Dirac equation in a gauge-field background in the Moyal plane

TL;DR

This paper explores the Dirac equation in a noncommutative plane with a constant electromagnetic background, revealing how noncommutativity influences electromagnetic fields, the Hall effect, and atomic spectra, while maintaining core physical laws.

Contribution

It provides a gauge invariant formulation of the Dirac equation in a noncommutative setting and analyzes the effects on electromagnetic phenomena and atomic spectra.

Findings

Noncommutativity modifies effective magnetic and electric fields.

Hall conductivity remains unaffected to first order in NC parameter.

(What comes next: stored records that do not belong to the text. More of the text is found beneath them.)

`config.mk`:
```
export PLATFORM = sky130hd
export DESIGN_NAME = aatb_lane
export DESIGN_NICKNAME = d
export VERILOG_FILES = /design/src/hw/rtl/aatb_pkg.sv /design/src/hw/rtl/aatb_lane.sv
export SDC_FILE = /design/constraint.sdc
export NUM_CORES = 2
export LEC_CHECK = 0
export BUFFER_PORTS_ARGS = -buffer_cell sky130_fd_sc_hd__buf_2
export CORE_MARGIN = 8
export CORE_UTILIZATION = 40
export CTS_CLUSTER_SIZE = 8
export DETAILED_ROUTE_END_ITERATION = 7
export PLACE_DENSITY = 0.59
export RECOVER_POWER = 50
export SYNTH_ARGS = -nofsm -noshare
export SYNTH_HDL_FRONTEND = slang
export SYNTH_SLANG_ARGS = --single-unit
export TNS_END_PERCENT = 30
```
`constraint.sdc`:
```
create_clock -name clk -period 7.96 [get_ports clk]
set_input_delay 0.796 -clock clk [delete_from_list [all_inputs] [get_ports clk]]
set_output_delay 0.796 -clock clk [all_outputs]
set_load 0.03 [all_outputs]
```
`src/hw/rtl/aatb_pkg.sv`:
```
// Package: shared constants for the transformed-box bound core.
package aatb_pkg;

	localparam int COORD_WIDTH_DEF = 32;
	localparam int COEF_WIDTH_DEF  = 24;
	localparam int FRAC_BITS       = 16;
	localparam int NUM_LANES       = 3;

endpackage

```
`src/hw/rtl/aatb_lane.sv`:
```
// Lane: multiplies one matrix entry by both source corners, floors, orders the pair.
module aatb_lane
	import aatb_pkg::*;
#(
	parameter int COORD_WIDTH = COORD_WIDTH_DEF,
	parameter int COEF_WIDTH  = COEF_WIDTH_DEF,
	localparam int PROD_WIDTH = COORD_WIDTH + COEF_WIDTH,
	localparam int TERM_WIDTH = PROD_WIDTH - FRAC_BITS
) (
	input  logic                         clk,
	input  logic signed [COORD_WIDTH-1:0] a_min,
	input  logic signed [COORD_WIDTH-1:0] a_max,
	input  logic signed [COEF_WIDTH-1:0]  coef,
	output logic signed [TERM_WIDTH-1:0]  term_lo_s2,
	output logic signed [TERM_WIDTH-1:0]  term_hi_s2
);

	logic signed [PROD_WIDTH-1:0] prod_min;
	logic signed [PROD_WIDTH-1:0] prod_max;
	logic signed [PROD_WIDTH-1:0] prod_min_s1;
	logic signed [PROD_WIDTH-1:0] prod_max_s1;
	logic signed [TERM_WIDTH-1:0] pa;
	logic signed [TERM_WIDTH-1:0] pb;

	assign prod_min = a_min * coef;
	assign prod_max = a_max * coef;

	always_ff @(posedge clk) begin
		prod_min_s1 <= prod_min;
		prod_max_s1 <= prod_max;
	end

	// arithmetic drop of fraction bits = floor
	assign pa = prod_min_s1[PROD_WIDTH-1:FRAC_BITS];
	assign pb = prod_max_s1[PROD_WIDTH-1:FRAC_BITS];

	always_ff @(posedge clk) begin
		if (pa < pb) begin
			term_lo_s2 <= pa;
			term_hi_s2 <= pb;
		end else begin
			term_lo_s2 <= pb;
			term_hi_s2 <= pa;
		end
	end

endmodule

```
## Word level (Yosys, flattened, before mapping)

Index checks and enable logic that the tools add are counted.

| word-level totals | value |
|---|---|
| flip-flop bits (word level) | 192 |
| bits in latches | 0 |
| bits in writable memories | 0 |
| memory bits (read-only) | 0 |
| input port bits | 89 |
| output and inout bits | 80 |
| word-level logic and storage cells | 9 |
| memories kept | 0 |

| cells by class | value |
|---|---|
| $add $sub $neg | 0 |
| $mul | 2 |
| div/mod/pow operators | 0 |
| $lt $le $gt $ge | 1 |
| eq/ne operators | 0 |
| shift-type cells | 0 |
| multiplexer cells | 2 |
| bitwise operators | 0 |
| reductions and logical operators | 0 |

Operators by type and width:

| cell | number |
|---|---|
| $mul A32 B24 Y56 | 2 |
| $mux W40 | 2 |
| $lt A40 B40 Y1 | 1 |

## Logic depth before layout (Yosys ltp)

| logic depth | value |
|---|---|
| depth in word-level cells | 2 |
| mapped depth | 29 |
| gate-level depth less buffers | 26 |

## Worst setup path before layout

OpenSTA, ideal clock, no wires.

| timing path | value |
|---|---|
| path type | input-to-reg |
| from | in coef[3] |
| to | reg prod_min_s1[55] |
| library setup time | 0.072 ns |
| data arrival time | 7.442 ns |
| required time | 7.888 ns |
| setup slack | 0.446 ns |
| cell stages on the path | 24 |
| path buffers | 2 |
| path through | clkbuf_1 clkbuf_1 nand2_1 inv_1 fa_1 fa_1 inv_1 fa_1 inv_1 fa_1 fa_1 fa_1 fa_1 ha_1 a21oi_1 o21bai_1 a21oi_1 o21ai_0 a21o_1 nand2_1 o21ai_2 or4_1 a31oi_1 xnor2_1 |

| on the way | value |
|---|---|
| cells in the longest elaborated chain, start to end | 1 |

RTL lines:

| item | RTL line | text |
|---|---|---|
| start: declaration | aatb_lane.sv:13 | `input logic signed [COEF_WIDTH-1:0] coef,` |
| $mul A32 B24 Y56 | aatb_lane.sv:25 | `assign prod_min = a_min * coef;` |
| via prod_min[55] | aatb_lane.sv:18 | `logic signed [PROD_WIDTH-1:0] prod_min;` |
| end signal: assignment | aatb_lane.sv:29 | `prod_min_s1 <= prod_min;` |
| end: declaration | aatb_lane.sv:20 | `logic signed [PROD_WIDTH-1:0] prod_min_s1;` |

The timed path passes the listed nets, and every way through them passes these cells.

## Final worst setup path

| timing path | value |
|---|---|
| from | in coef[0] |
| to | reg prod_max_s1[40] |

| on the way | value |
|---|---|
| cells in the longest elaborated chain, start to end | 1 |

RTL lines:

| item | RTL line | text |
|---|---|---|
| $mul A32 B24 Y56 | aatb_lane.sv:26 | `assign prod_max = a_max * coef;` |
| via prod_max[40] | aatb_lane.sv:19 | `logic signed [PROD_WIDTH-1:0] prod_max;` |
| end signal: assignment | aatb_lane.sv:30 | `prod_max_s1 <= prod_max;` |
| end: declaration | aatb_lane.sv:21 | `logic signed [PROD_WIDTH-1:0] prod_max_s1;` |

The timed path passes the listed nets, and every way through them passes these cells.

==> flow_metrics.env <==
export IMPL_cts_made_buffers=17
export IMPL_synthTopCellsByArea="fa_1, inv_1, and2_1"
export IMPL_drive_gt1_share_pct=6.10
export IMPL_yosys_register_bits=160
export IMPL_clk_latency_ns=0.50
export IMPL_cap_violations=2
export IMPL_nFillCells=14382
export IMPL_drc_errors=0
export IMPL_yosysTopAreaCellShare_pct=53.8
export IMPL_ys_flop_type="dfxtp_1"
export IMPL_hold_end="term_lo_s2[22]"
export IMPL_gp_congestion=0.879
export IMPL_postCtsSetupBuffers=0
export IMPL_die_h_um=398
export IMPL_fin_crit_sh_pct=96.2
export IMPL_violations="capacitance limit, slew limit"
export IMPL_vias=40506
export IMPL_stdcell_count=8143
export IMPL_r2r_start="prod_max_s1[31]"
export IMPL_dr_pass1_iters=5
export IMPL_netlist_instances=6159
export IMPL_grt_pass1_wl_mm=258
export IMPL_clk_pin_slew_worst_paths_ns=0.07
export IMPL_cts_tree="done"
export IMPL_hold_path_class="register to register"
export IMPL_clk_path_buf_depth=2
export IMPL_ctsHoldBuffers=0
export IMPL_crit_fanout=12
export IMPL_die_area_sq_um=158000
export IMPL_post_cts_resized=0
export IMPL_worst_pin_slew_ns=2.60
export IMPL_synth_edf_count=0
export IMPL_dp_slack_ns=-0.0665
export IMPL_synth_cell_area_sq_um=58200
export IMPL_drt_wl_total_mm=156
export IMPL_hold_viol_final=0
export IMPL_r2r_end="term_hi_s2[5]"
export IMPL_drt_iter0_markers=2007
export IMPL_viasPerCell=4.97
export IMPL_ioPinCount=169
export IMPL_worstPathRequired_ns=8.33
export IMPL_avgSynthCellArea_sq_um=9.46
export IMPL_finalCriticalPeriod_ns=7.65
export IMPL_min_from="prod_max_s1[38]"
export IMPL_avgRoutedWirePerCell_um=19.2
export IMPL_ff2ff_path_depth=12
export IMPL_cts_sinks=160
export IMPL_worstPathArrival_ns=8.02
export IMPL_holdPathStages=1
export IMPL_status="finished with violations"
export IMPL_finalMaxSlewViolations=81
export IMPL_cp_end_kind="register"
export IMPL_start_kind="primary input"
export IMPL_grt_pass1_vias=47072
export IMPL_dp_cells=8102
export IMPL_skew_ns=0.0305
export IMPL_overflow=0
export IMPL_worst_slack_ns=0.305
export IMPL_syn2layout_area_growth_pct=7.03
export IMPL_root_buffer="clkbuf_16"
export IMPL_yosysMostFrequentCell="inv_1"
export IMPL_crit_type="primary input to register"
export IMPL_synthesis_nets=8143
export IMPL_slew_headroom_pct=-73.2
export IMPL_coreArea_sq_um=145000
export IMPL_cts_htree_levels=4
export IMPL_start_util_pct=40.2
export IMPL_grtUsageTotal_pct=20.9
export IMPL_synthTopCellsByCount="inv_1, fa_1, nand2_1"
export IMPL_rsz0062_at_grt="false"
export IMPL_yosysTopAreaCell="fa_1"
export IMPL_reg2reg_slack_ns=1.62
export IMPL_nets=8188
export IMPL_die_w_um=398
export IMPL_dpl_hpwl_mm=130
export IMPL_synth_warnings=0
export IMPL_grt_max_degree=65
export IMPL_fmax_mhz=131
export IMPL_port_buffers=168
export IMPL_rows=140
export IMPL_antenna_found_initial=20
export IMPL_ys_seq_area_share_pct=5.50
export IMPL_setup_viol=0
export IMPL_synth_async_sr_flop_share_pct=0
export IMPL_yosys_cell_types_count=78
export IMPL_ant_nets=0
[worst max-delay path: stages]
cell and delay, ns:
buf_2 0.19, buf_12 0.18, buf_4 0.14, and2_1 0.17, fa_1 0.56, inv_1 0.07, fa_1 0.51, fa_1 0.48
fa_1 0.55, inv_1 0.05, fa_1 0.51, fa_1 0.49, inv_1 0.05, fa_1 0.47, inv_1 0.04, ha_1 0.37
a21oi_1 0.25, o21ai_0 0.18, or2_2 0.39, o21bai_1 0.18, o21ai_0 0.42, buf_4 0.20, a21oi_1 0.11, a31oi_1 0.19
o21bai_1 0.21, nor2_1 0.11, mux2i_1 0.13
[final cells by class]
type                    instances  area, sq um  share of cell area [%]
well taps                    1917         2400                    3.85
repair buffers                340         2400                    3.85
flip-flops and latches        160         3200                    5.14
diodes                          9         22.5                  0.0361
clock inverters                14          121                   0.195
inverters                    1578         5920                    9.50
multi-input cells            4107        47800                    76.7
clock buffers                  18          429                   0.689
[metal layers]
layer / GRT usage [%] / routed length, um / share of wire, %
met3: 2.59 / 7500 / 4.8
met4: 8.61 / 8110 / 5.2
met5: 0 / 68 / 0.044
met1: 25.3 / 60400 / 39
met2: 37.7 / 79800 / 51
[placed cells by master, fill, tap and decap left out, types with 6 or more instances in the layout]
cell | Yosys | layout
buf_2 | 7 | 88
nor2b_1 | 7 | 7
dfxtp_1 | 160 | 160
buf_12 | 0 | 30
inv_1 | 1577 | 1577
o21ai_0 | 47 | 48
and3_1 | 8 | 8
a31oi_1 | 9 | 9
diode_2 | 0 | 9
buf_4 | 1 | 140
a21o_1 | 52 | 52
fa_1 | 1564 | 1564
o21bai_1 | 20 | 20
inv_6 | 0 | 6
xnor2_1 | 78 | 78
xor2_1 | 28 | 28
mux2_1 | 0 | 15
clkbuf_1 | 293 | 83
nand4_1 | 25 | 25
nand3_1 | 19 | 19
nor2_1 | 104 | 104
nand2_1 | 797 | 797
clkbuf_16 | 0 | 17
nor3_1 | 8 | 8
ha_1 | 331 | 331
mux2_2 | 59 | 59
a211oi_1 | 7 | 8
and2_1 | 716 | 716
o21a_1 | 11 | 11
nand2b_1 | 17 | 17
a21oi_1 | 100 | 99
[worst max-delay path by stage]
stage / slack [ns] / start / depth (start not counted) / endpoint
after CTS: 0.45 / coef[0] / 27 / prod_max_s1[40]
after global routing: 0.01 / coef[0] / 27 / prod_max_s1[40]
after global placement: -0.09 / coef[0] / 27 / prod_max_s1[40]
after detailed placement: -0.07 / coef[0] / 27 / prod_max_s1[40]
final: 0.31 / coef[0] / 27 / prod_max_s1[40]
after floorplan: 0.45 / coef[3] / 24 / prod_min_s1[55]
[through the flow]
stage | util (%) | area [sq um] | hold slack (ns) | TNS, ns
finish | 43.0 | 62300 | 0.509 | 0
global route | 43.0 | 62300 | 0.533 | 0
CTS | 43.1 | 62500 | 0.513 | 0
detailed placement | 42.7 | 61900 | 0.494 | -0.0665
global placement | 42.7 | 61900 | 0.494 | -0.0934
floorplan | - | 58200 | 0.449 | 0
[flip-flops by register name, indices dropped and copies added (netlist names)]
name / count
prod_max_s1: 40
prod_min_s1: 40
term_hi_s2: 40
term_lo_s2: 40
[cells by family after synthesis]
| group | count (synthesis) | synth area share, % |
|---|---|---|
| buffers and inverters | 1892 | 12.3 |
| multiplexers | 80 | 1.67 |
| AO/OA/AOI/OAI | 300 | 3.39 |
| XOR/XNOR | 106 | 1.59 |
| flip-flops | 160 | 5.50 |
| AND/OR/NAND/NOR | 1726 | 14.7 |
| adder cells (fa/ha/maj) | 1895 | 60.9 |
Power is not shown: default switching activity piles up to over one toggle a cycle in this logic, so the estimate is an artifact.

Hyperfine splitting of Hydrogen atom shows first order correction due to NC effects.

Abstract

Starting with the Dirac equation for an electron in a constant electromagnetic background on a noncommutative (NC) plane, we obtain a gauge invariant description of the system. Surprisingly, the dynamics of the system is dictated by the standard form of Lorentz force law, once the effective magnetic and electric fields $\left( B^{NC}, \, E^{NC} \right)$ correct up to leading order in the NC parameter are identified. The Hall effect is studied using the NC corrected fields in the non-relativistic (NR) limit. This shows that noncommutativity affects the cyclotron frequency, but leaves the Hall conductivity unaffected at least to first order in the NC parameter. Owing to the NC corrected magnetic field, the hyperfine splitting of Hydrogen atom spectrum also shows a first order correction which helps establish an upper bound on the spatial NC parameter.